Femoral footprint of ACL and resident ridge. Although a double-bundle graft remains within the femoral footprint, a single-bundle graft might deviate into a non-anatomical position.

Recently the hamstring tendon has become the preferred graft substitute by surgeons who are concerned that harvesting the bone-patellar tendon-bone (BTB) graft may impair the function of the knee extensor mechanism, and hence perform DB reconstruction. Although the hamstring tendon has several advantages making it superior to a BTB graft, it also has several disadvantages. The tendon fixation to the bone is still a challenge in spite of the numerous surgical devices available [33]. Relatively slow maturation of the tendon-bone interface accentuates the need for retaining the graft firmly when the reconstructed-knee is subject to a repetitive load [34]. In addition, graft deformation within the tunnel is another disadvantage of this graft. On the other hand, the bone plug of the BTB graft may prevent such deviation within the tunnel. This may be one of the reasons why stability after ACL reconstruction with a BTB graft is better than that of the hamstring tendon [35].

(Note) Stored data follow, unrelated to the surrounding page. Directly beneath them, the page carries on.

Context: an optimization exercise on an open-source flow, tuned for small area and a short achievable clock period. The choices shown serve that exercise and are no tape-out recipe.
RTL that was checked went through simulation tests only; none was proved equivalent to the original.
No functional check of the RTL was part of run 2.
Power figures rest on the tool's default switching activity, not on a simulated workload.

## flow/design.v (module list and top-level ports; edited modules follow where they fit)
// module FIRLPF: 546 lines
// module FIRLPF_fa: 4 lines
// module FIRLPF_ha: 4 lines
module FIRLPF(
       input                     Clock,
       input                     Rst_n,
       input      signed  [31:0] InputData1,
       output     signed  [31:0] OutputData
);
  // ...
==> flow/flow/run.sh <==
#!/bin/bash
# The standard layout (standard.sh) with one change to how it is made:
# the port buffers that global placement inserts use buf_2 instead of the
# flow's default pick, a slow delay buffer. Everything else, including
# synthesis, is the standard flow's. The tools' full output goes to
# standard.log in the work folder (and to the ORFS logs under orfs/logs).
set -euo pipefail
export BUFFER_PORTS_ARGS="-buffer_cell sky130_fd_sc_hd__buf_2"
bash standard.sh > standard.log 2>&1
==> flow/standard.sh <==
#!/bin/bash
# synth_recipe.tcl (not shown) runs the flow's synth.tcl, then flattens the netlist and writes it again
# the make line also repeats each setting of config.mk as NAME=value (left out here)
make -C /OpenROAD-flow-scripts/flow DESIGN_CONFIG=/design/flow/config.mk WORK_HOME=/design/flow/orfs CLKGATE_MAP_FILE= SYNTH_SCRIPT=/design/flow/synth_recipe.tcl "${@:-finish}"
==> flow/config.mk <==
export PLATFORM = sky130hd
export DESIGN_NAME = FIRLPF
export DESIGN_NICKNAME = FIRLPF
export VERILOG_FILES = /design/flow/design.v
export SDC_FILE = /design/flow/constraint.sdc
export NUM_CORES = 4
export LEC_CHECK = 0
export CAP_MARGIN = 20
export CELL_PAD_IN_SITES_DETAIL_PLACEMENT = 1
export CORE_MARGIN = 2
export CORE_UTILIZATION = 30
export PLACE_DENSITY = 0.5
export SLEW_MARGIN = 20
export SYNTH_HIERARCHICAL = 1
export SYNTH_MINIMUM_KEEP_SIZE = 0
==> flow/constraint.sdc <==
create_clock -name core_clock -period 11.0 [get_ports {Clock}]
set_input_delay 2.2000 -clock core_clock [delete_from_list [all_inputs] [get_ports {Clock}]]
set_output_delay 2.2000 -clock core_clock [all_outputs]
set_load 0.01 [all_outputs]
==> impl_metrics.csv, run 1 <==
group,metric,value,unit
sta,min_period_over_period,33.3,%
setup_path,cpMaxStageDelayCell,"fa_1",
hold_path,hold_end,"R7[17]",
hold_path,holdCritStartpoint,"R6[17]",
placed_design,gp_congestion,0.809,
cells_and_area,final_cell_mix,"353 x dfxtp_1, 220 x fa_1, 197 x mux2i_1, 160 x inv_1, 122 x nand2_1",
cells_and_area,fill_cells,8031,
sta,skew,22.9,ps
placed_design,dp_hpwl,40.6,mm
sta,fin_ws,7330,ps
route,wl_met2,27.5,mm
setup_path,crit_path_max_incr_delay,530,ps
power,powerComb,2.11,mW
floorplanning,start_util,30.4,%
synth,yosys.area_share.adder,24.8,%
cells_and_area,fin_util,33.7,%
power,clkPwrFrac,28.3,%
placed_design,pre_cts_ws,7350,ps
synth,yosys-top-cells-area,"dfxtp_1 32%, fa_1 20%, mux2i_1 8.9%",
outcome,outcome,"timing/DRC/antenna clean",
synth,yosysMostFrequentCell,"dfxtp_1",
route,first_pass_iters,6,
cells_and_area,antenna_cells,0,
synth,synthArstFlopShare,9.80,%
grt,grt.total_usage,15.5,%
setup_path,r2r_setup_slack,7330,ps
sta,maxSlewViolCount,0,
synth,synth_cells,2057,
sta,relSlewSlack,30.2,%
route,wl_per_cell,19.7,µm
setup_path,endpoint,"U[26]",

There were several limitations in this study. The first was the use of the same knee specimens repeatedly for SB and DB procedures. It is very difficult to obtain fresh cadaver knees in our country, requiring the need to reuse some specimens. Although the reconstructions were performed in random order, mechanical deterioration of the bone might influence results of the second reconstruction. To decrease influence from the first reconstruction, bone plugs packed into the first tunnel were harvested from the femoral condyle of other specimens which had good bone quality. Another limitation was that the average age of the specimens was relatively high. Reduced bone quality of older human subjects predisposes to graft slippage from the fixation device placed within the bone tunnel [36, 37]. Although our testing devices permitted 4-DOF, only AP displacements at 30° of knee flexion were measured. This is a limitation compared to recent advances in technology, such as a robotic manipulator, which can assess 3-dimensional motion at any knee flexion angle. However, we believe that the materials testing machine is more suitable for cyclic loading test because it takes a long time. Thirty degrees of knee flexion was chosen for this biomechanical study, because it is the most critical angle in ACL and tensions of the AM and PL bundle are considered to be equal based on previous biomechanical studies. If another angle was chosen for the cyclic loading test, uneven distribution of forces on the AM and PL bundle would have occurred in DB reconstruction [4, 15].

Regardless of these limitations, this study clearly showed a different advantage of DB reconstruction. If we use a soft-tissue graft, such as a hamstring tendon, the graft deviates within the tunnel after cyclic loading to take the path of shortest distance. This might deteriorate knee stability after early aggressive rehabilitation [1721]. Furthermore, a thicker SB graft may end up in a non-anatomical position contrary to the surgeon’s intention. We are not stating that SB is inadequate for ACL reconstruction, however, surgeons should know the material properties of each graft and choose the optimal graft substitute for each reconstruction technique.

Conclusions

Although ATT and “laxity increase” was significantly increased in both SB and DB reconstruction with hamstring tendon after cyclic load testing, there was significant difference between them. DB reconstruction might be superior to SB reconstruction in preventing increase in laxity under cyclic loading.